Start of Records provided

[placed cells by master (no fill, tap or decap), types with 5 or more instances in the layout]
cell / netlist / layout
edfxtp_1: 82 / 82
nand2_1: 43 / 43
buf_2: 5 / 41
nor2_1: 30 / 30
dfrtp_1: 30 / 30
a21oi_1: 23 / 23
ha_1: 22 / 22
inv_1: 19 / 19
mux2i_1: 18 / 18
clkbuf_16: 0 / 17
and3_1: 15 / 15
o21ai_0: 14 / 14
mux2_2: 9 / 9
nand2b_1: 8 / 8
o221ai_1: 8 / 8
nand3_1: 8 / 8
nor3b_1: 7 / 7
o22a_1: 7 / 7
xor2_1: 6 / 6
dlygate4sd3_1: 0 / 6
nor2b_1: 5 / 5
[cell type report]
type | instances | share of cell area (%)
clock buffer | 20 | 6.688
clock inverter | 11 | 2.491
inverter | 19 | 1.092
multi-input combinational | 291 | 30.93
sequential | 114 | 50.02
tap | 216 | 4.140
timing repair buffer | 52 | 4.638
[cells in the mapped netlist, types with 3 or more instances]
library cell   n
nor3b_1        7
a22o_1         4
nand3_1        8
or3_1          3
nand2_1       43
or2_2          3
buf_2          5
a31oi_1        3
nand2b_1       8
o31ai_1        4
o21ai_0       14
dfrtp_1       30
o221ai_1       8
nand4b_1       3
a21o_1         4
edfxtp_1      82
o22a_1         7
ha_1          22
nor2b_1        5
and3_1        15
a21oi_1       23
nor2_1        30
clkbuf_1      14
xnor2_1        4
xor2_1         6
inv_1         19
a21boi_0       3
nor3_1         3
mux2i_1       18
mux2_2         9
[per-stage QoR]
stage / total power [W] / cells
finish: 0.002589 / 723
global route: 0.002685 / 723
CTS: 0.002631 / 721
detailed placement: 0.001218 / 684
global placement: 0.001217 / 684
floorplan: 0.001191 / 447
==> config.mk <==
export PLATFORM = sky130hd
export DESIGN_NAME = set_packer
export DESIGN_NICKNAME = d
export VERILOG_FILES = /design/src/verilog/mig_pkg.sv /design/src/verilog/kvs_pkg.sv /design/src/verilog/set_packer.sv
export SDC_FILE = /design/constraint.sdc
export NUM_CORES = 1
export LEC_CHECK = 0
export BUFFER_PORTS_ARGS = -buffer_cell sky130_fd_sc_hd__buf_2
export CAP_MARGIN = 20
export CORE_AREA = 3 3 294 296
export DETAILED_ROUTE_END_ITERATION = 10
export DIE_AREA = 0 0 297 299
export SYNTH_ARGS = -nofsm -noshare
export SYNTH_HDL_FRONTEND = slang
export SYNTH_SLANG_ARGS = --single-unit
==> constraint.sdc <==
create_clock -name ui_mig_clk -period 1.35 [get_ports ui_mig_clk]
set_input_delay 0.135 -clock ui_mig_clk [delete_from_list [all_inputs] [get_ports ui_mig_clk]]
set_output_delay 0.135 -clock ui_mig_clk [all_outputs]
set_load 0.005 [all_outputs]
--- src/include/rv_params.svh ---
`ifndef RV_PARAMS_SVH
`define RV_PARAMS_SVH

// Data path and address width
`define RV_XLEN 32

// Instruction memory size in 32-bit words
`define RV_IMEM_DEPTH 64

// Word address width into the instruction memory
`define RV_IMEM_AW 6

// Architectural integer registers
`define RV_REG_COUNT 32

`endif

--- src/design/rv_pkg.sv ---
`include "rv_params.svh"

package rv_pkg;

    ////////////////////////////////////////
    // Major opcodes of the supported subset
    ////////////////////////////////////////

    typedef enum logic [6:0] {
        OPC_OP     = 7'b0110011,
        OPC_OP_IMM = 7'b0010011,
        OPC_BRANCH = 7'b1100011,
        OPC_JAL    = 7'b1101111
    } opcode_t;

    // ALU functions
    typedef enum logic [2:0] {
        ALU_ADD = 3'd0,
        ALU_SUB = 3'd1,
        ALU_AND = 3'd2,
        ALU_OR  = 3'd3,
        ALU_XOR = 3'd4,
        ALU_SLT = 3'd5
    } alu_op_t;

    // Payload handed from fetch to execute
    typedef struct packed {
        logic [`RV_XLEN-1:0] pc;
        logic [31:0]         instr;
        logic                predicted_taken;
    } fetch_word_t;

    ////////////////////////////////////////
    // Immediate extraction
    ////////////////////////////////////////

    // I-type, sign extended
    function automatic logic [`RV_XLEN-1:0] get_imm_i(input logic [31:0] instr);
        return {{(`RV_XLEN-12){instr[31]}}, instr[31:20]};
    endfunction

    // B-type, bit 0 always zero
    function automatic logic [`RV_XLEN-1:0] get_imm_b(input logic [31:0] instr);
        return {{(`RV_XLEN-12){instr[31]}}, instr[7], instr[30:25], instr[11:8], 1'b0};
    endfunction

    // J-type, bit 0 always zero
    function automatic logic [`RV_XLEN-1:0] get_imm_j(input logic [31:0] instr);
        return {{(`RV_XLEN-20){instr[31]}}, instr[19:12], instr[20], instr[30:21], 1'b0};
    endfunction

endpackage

End of Records provided

## Description of the task
Show each line in the listing above that has "with".

## Exercise answer
[placed cells by master (no fill, tap or decap), types with 5 or more instances in the layout]
[cells in the mapped netlist, types with 3 or more instances]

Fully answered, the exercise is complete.